Vettel’s 22-point lead over Valtteri Bottas means he is unlikely to be beaten to second place in the drivers’ standings. If he takes it, it will be the first time under the V6 hybrid turbo regulations that a Mercedes driver has finished behind a rival from another team in the standings.
How much does that matter to Mercedes? We may find out if Vettel drops out and Bottas is running second to Hamilton. Would Hamilton get the call to let his team mate win and cement a fourth consecutive championship-one-two for his team?
If Hamilton finishes in the top ten he will become only the second driver in the history of the championship to score points in every race of a season. Michael Schumacher did it in 2002 when he finished every race on the podium. (Juan Manuel Fangio scored points in every F1 race in 1954 and 1955 but not in the Indianapolis 500, which also counted towards the championship.)

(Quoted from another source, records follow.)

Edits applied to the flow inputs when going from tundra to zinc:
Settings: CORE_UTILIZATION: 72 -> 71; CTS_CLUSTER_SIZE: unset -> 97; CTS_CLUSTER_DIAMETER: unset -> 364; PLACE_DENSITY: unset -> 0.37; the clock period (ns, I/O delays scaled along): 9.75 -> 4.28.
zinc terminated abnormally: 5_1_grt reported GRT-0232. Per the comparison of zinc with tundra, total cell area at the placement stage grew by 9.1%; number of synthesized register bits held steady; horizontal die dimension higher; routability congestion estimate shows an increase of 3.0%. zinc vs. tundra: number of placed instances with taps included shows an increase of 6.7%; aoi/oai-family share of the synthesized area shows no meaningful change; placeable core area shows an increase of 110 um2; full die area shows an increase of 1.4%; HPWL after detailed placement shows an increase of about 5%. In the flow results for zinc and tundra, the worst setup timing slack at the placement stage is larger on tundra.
## Top
module Top(
	input  clk,
	input  rst,
	output pwm_left_out,
	output pwm_right_out,
	output [3:0] ctr_dir_out,
	output [2:0] led,
	input  [1:0]hwsignal,
	output [1:0]leds_hw,
	output wire [2:0] led_pwm_ctr,
	output Trig,
	input Echo,
	output En_tag,
	output csb_En_negedge,
	input Rx,
	output Tx,
	output [7:0] data,
	output [7:0] seg_slect
    );
	wire [2:0]hw_ctr;
	wire [2:0]ctr;
	wire [2:0]bl_ctr;
	wire csb_En;                    
	wire bl_En;
	wire [2:0]csb_ctr;
	wire [2:0]middctr;
	PWM pwm(.clk(clk),
				.rst(rst),
				.ctr(ctr),
				.pwm_left_out(pwm_left_out),
				.pwm_right_out(pwm_right_out),
				.ctr_dir_out(ctr_dir_out));
	HongWai hw(.clk(clk),
					.rst(rst),
					.ctr(hw_ctr),
					.hwsignal(hwsignal),
					.leds_hw(leds_hw));
	ChaoShengBo csb(.clk(clk),
					.rst(rst),
					.ctr(csb_ctr),
					.En_o(csb_En),
					.En_negedge_o(csb_En_negedge),
					.Trig(Trig),
					.Echo(Echo),
					.hwsignal(hwsignal),
					.En_tag(En_tag)
					);
	Bluetooth bt(.clk(clk),
					.rst(rst),
					.Rx(Rx),
					.Tx(Tx),
					.seg_data(data),
					.seg_slect(seg_slect),
					.bl_ctr(bl_ctr),
					.bl_En(bl_En));
		assign middctr=(csb_En|csb_En_negedge)?csb_ctr:hw_ctr;
		assign ctr=bl_En?bl_ctr:middctr;
		assign led_pwm_ctr=csb_ctr;
		assign led=ctr;
endmodule
clock: 4.43 ns
lec_check: 0
cap_margin: 20
core_aspect_ratio: 0.89
core_margin: 2
core_utilization: 72
cts_cluster_diameter: 352
cts_cluster_size: 50
place_density_lb_addon: 0.0
setup_slack_margin: 1.3
slew_margin: 20
run.sh (not shown) runs the stock make flow with config.mk's settings and CLKGATE_MAP_FILE=.
The first run aborted during global routing (5_1_grt).
Setup of fjord:
Design fp2_sub_add_correction, start of the top module:
module fp2_sub_add_correction
#(
  parameter RADIX = 32,
  parameter DIGITS = 14,
  parameter DIGITS_LOG = ( 
  (DIGITS <= 2) ? 1 : 
  (DIGITS <= 4) ? 2 : 
  (DIGITS <= 8) ? 3 : 
  (DIGITS <= 16) ? 4 : 
  (DIGITS <= 32) ? 5 : 
  (DIGITS <= 64) ? 6 : 
  (DIGITS <= 128) ? 7 : 
  (DIGITS <= 256) ? 8 : 
  (DIGITS <= 512) ? 9 : 
  (DIGITS <= 1024) ? 10 : 
  (DIGITS <= 2048) ? 11 : 
  (DIGITS <= 4096) ? 12 : 
  (DIGITS <= 8192) ? 13 : 
  (DIGITS <= 16384) ? 14 : 
  (DIGITS <= 32768) ? 15 : 
  (DIGITS <= 65536) ? 16 : 
  (DIGITS <= 131072) ? 17 : 
  (DIGITS <= 262144) ? 18 : 
  (DIGITS <= 524288) ? 19 : 
  (DIGITS <= 1048576) ? 20 : 
  (DIGITS <= 2097152) ? 21 : 
  (DIGITS <= 4194304) ? 22 : 
  (DIGITS <= 8388608) ? 23 : 
  (DIGITS <= 16777216) ? 24 : 
  (DIGITS <= 33554432) ? 25 : 
  (DIGITS <= 67108864) ? 26 : 
  (DIGITS <= 134217728) ? 27 : 
  (DIGITS <= 268435456) ? 28 : 
  (DIGITS <= 536870912) ? 29 : 
  (DIGITS <= 1073741824) ? 30 : 
  -1), 
  parameter FILE_CONST_PX2 = "px2.mem",
  parameter FILE_CONST_PX4 = "px4.mem"
)
(
  input wire start,
  input wire rst,
  input wire clk,
  input wire [2:0] cmd,  
  input wire extension_field_op,  
  output wire mem_a_0_rd_en,
  output wire [DIGITS_LOG-1:0] mem_a_0_rd_addr,
  input  wire [RADIX-1:0] mem_a_0_dout,
  output wire mem_a_1_rd_en,
  output wire [DIGITS_LOG-1:0] mem_a_1_rd_addr,
  input  wire [RADIX-1:0] mem_a_1_dout,
  output wire mem_b_0_rd_en,
  output wire [DIGITS_LOG-1:0] mem_b_0_rd_addr,
  input  wire [RADIX-1:0] mem_b_0_dout,
  output wire mem_b_1_rd_en,
  output wire [DIGITS_LOG-1:0] mem_b_1_rd_addr,
  input  wire [RADIX-1:0] mem_b_1_dout,
  output wire px2_mem_rd_en,
  output wire [DIGITS_LOG-1:0] px2_mem_rd_addr,
  input  wire [RADIX-1:0] px2_mem_dout,
  output wire px4_mem_rd_en,
  output wire [DIGITS_LOG-1:0] px4_mem_rd_addr,
  input  wire [RADIX-1:0] px4_mem_dout,
  input wire mem_c_0_rd_en,
  input wire [DIGITS_LOG-1:0] mem_c_0_rd_addr,
  output  wire [RADIX-1:0] mem_c_0_dout,
  input wire mem_c_1_rd_en,
  input wire [DIGITS_LOG-1:0] mem_c_1_rd_addr,
  output  wire [RADIX-1:0] mem_c_1_dout,
  output reg busy,
  output reg done
);
Settings: LEC_CHECK=0, CAP_MARGIN=20, CORE_MARGIN=2, CORE_UTILIZATION=71, CTS_CLUSTER_DIAMETER=257, SETUP_SLACK_MARGIN=1.0, SLEW_MARGIN=20; clock period 3.46 ns.
run.sh (not shown) runs the stock make flow with config.mk's settings and CLKGATE_MAP_FILE=.
fjord did not finish: a tool error stopped it during 5_1_grt.
## Diff of input files: xenon against fjord
- changing CORE_UTILIZATION from 71 to 22
- setting GPL_ROUTABILITY_DRIVEN to 1 for the first time
- removing CTS_CLUSTER_DIAMETER (formerly 257)
- removing SETUP_SLACK_MARGIN (formerly 1.0)
- setting PLACE_DENSITY to 0.58 for the first time
- changing the clock period (ns, I/O delays scaled along) from 3.46 to 6.44
Findings:
Per the final summary, xenon finished and its layout is clean on timing, DRC and antenna.
| post-DP HPWL | lower: fjord |
Re post-synthesis net count: no difference whatsoever between xenon and fjord.
Total placed cells including tap cells went up by more than a quarter going from fjord to xenon.
Summary of xenon over fjord: width of the chip higher, maximum clock path buffer count rose 1.
xenon — routability-driven placement congestion ratio 0.13 lower, fjord as reference
What delta does differently from xenon at the input level:
- SETUP_SLACK_MARGIN: unset -> -0.32
- CTS_CLUSTER_SIZE: unset -> 13
- PLACE_DENSITY: 0.58 -> unset
- CORE_UTILIZATION: 22 -> 72
- GPL_ROUTABILITY_DRIVEN: 1 -> unset
- the clock period (ns, I/O delays scaled along): 6.44 -> 3.3
==> comparison <==
- The flow did not stop early for xenon: all stages ran, and the layout cleared the timing, design-rule and antenna checks.
- delta did not finish: a tool error stopped it during 5_1_grt.
- Changes observed in delta relative to xenon: weighted congestion reported at the end of routability-driven placement went up 14%, vertical die dimension dropped about 44%, area share of xor/xnor cells in the synthesized design neither gained nor lost much, row count now smaller, cell area after placement went up 1400 µm².
- On number of cells after detailed placement: between delta and xenon, it ends up higher for xenon.
- Across both runs, post-place setup slack was lower for delta than for xenon.
- Per the comparison of delta with xenon, die area now smaller; number of storage elements in the synthesis netlist comparable.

Note this isn’t an entirely fair comparison because points systems have changed. Schumacher achieved his streak when only the top six drivers scored points whereas now the top ten do. Hamilton has had two points-scoring finished outside the top six this year in Monaco (seventh) and Mexico (ninth). However he is only the fifth driver in F1 history to finish in the top ten in every race of a season.
There are closer championship fights going on between team mates at this final race of the year. Felipe Massa, heading into retirement again, has a two-point lead over Lance Stroll.
Sergio Perez looks set to clinch the best-of-the-rest spot in the championship. “Finishing just behind the top six drivers makes me feel proud,” he said ahead of this weekend’s race.
But he still needs to be wary of team mate Esteban Ocon who, if things fall his way, could still overturn the 11-point gap between them. However Ocon would need to repeat Force India’s best result of the year so far – Perez’s fourth place in Spain – with his team mate no higher than tenth.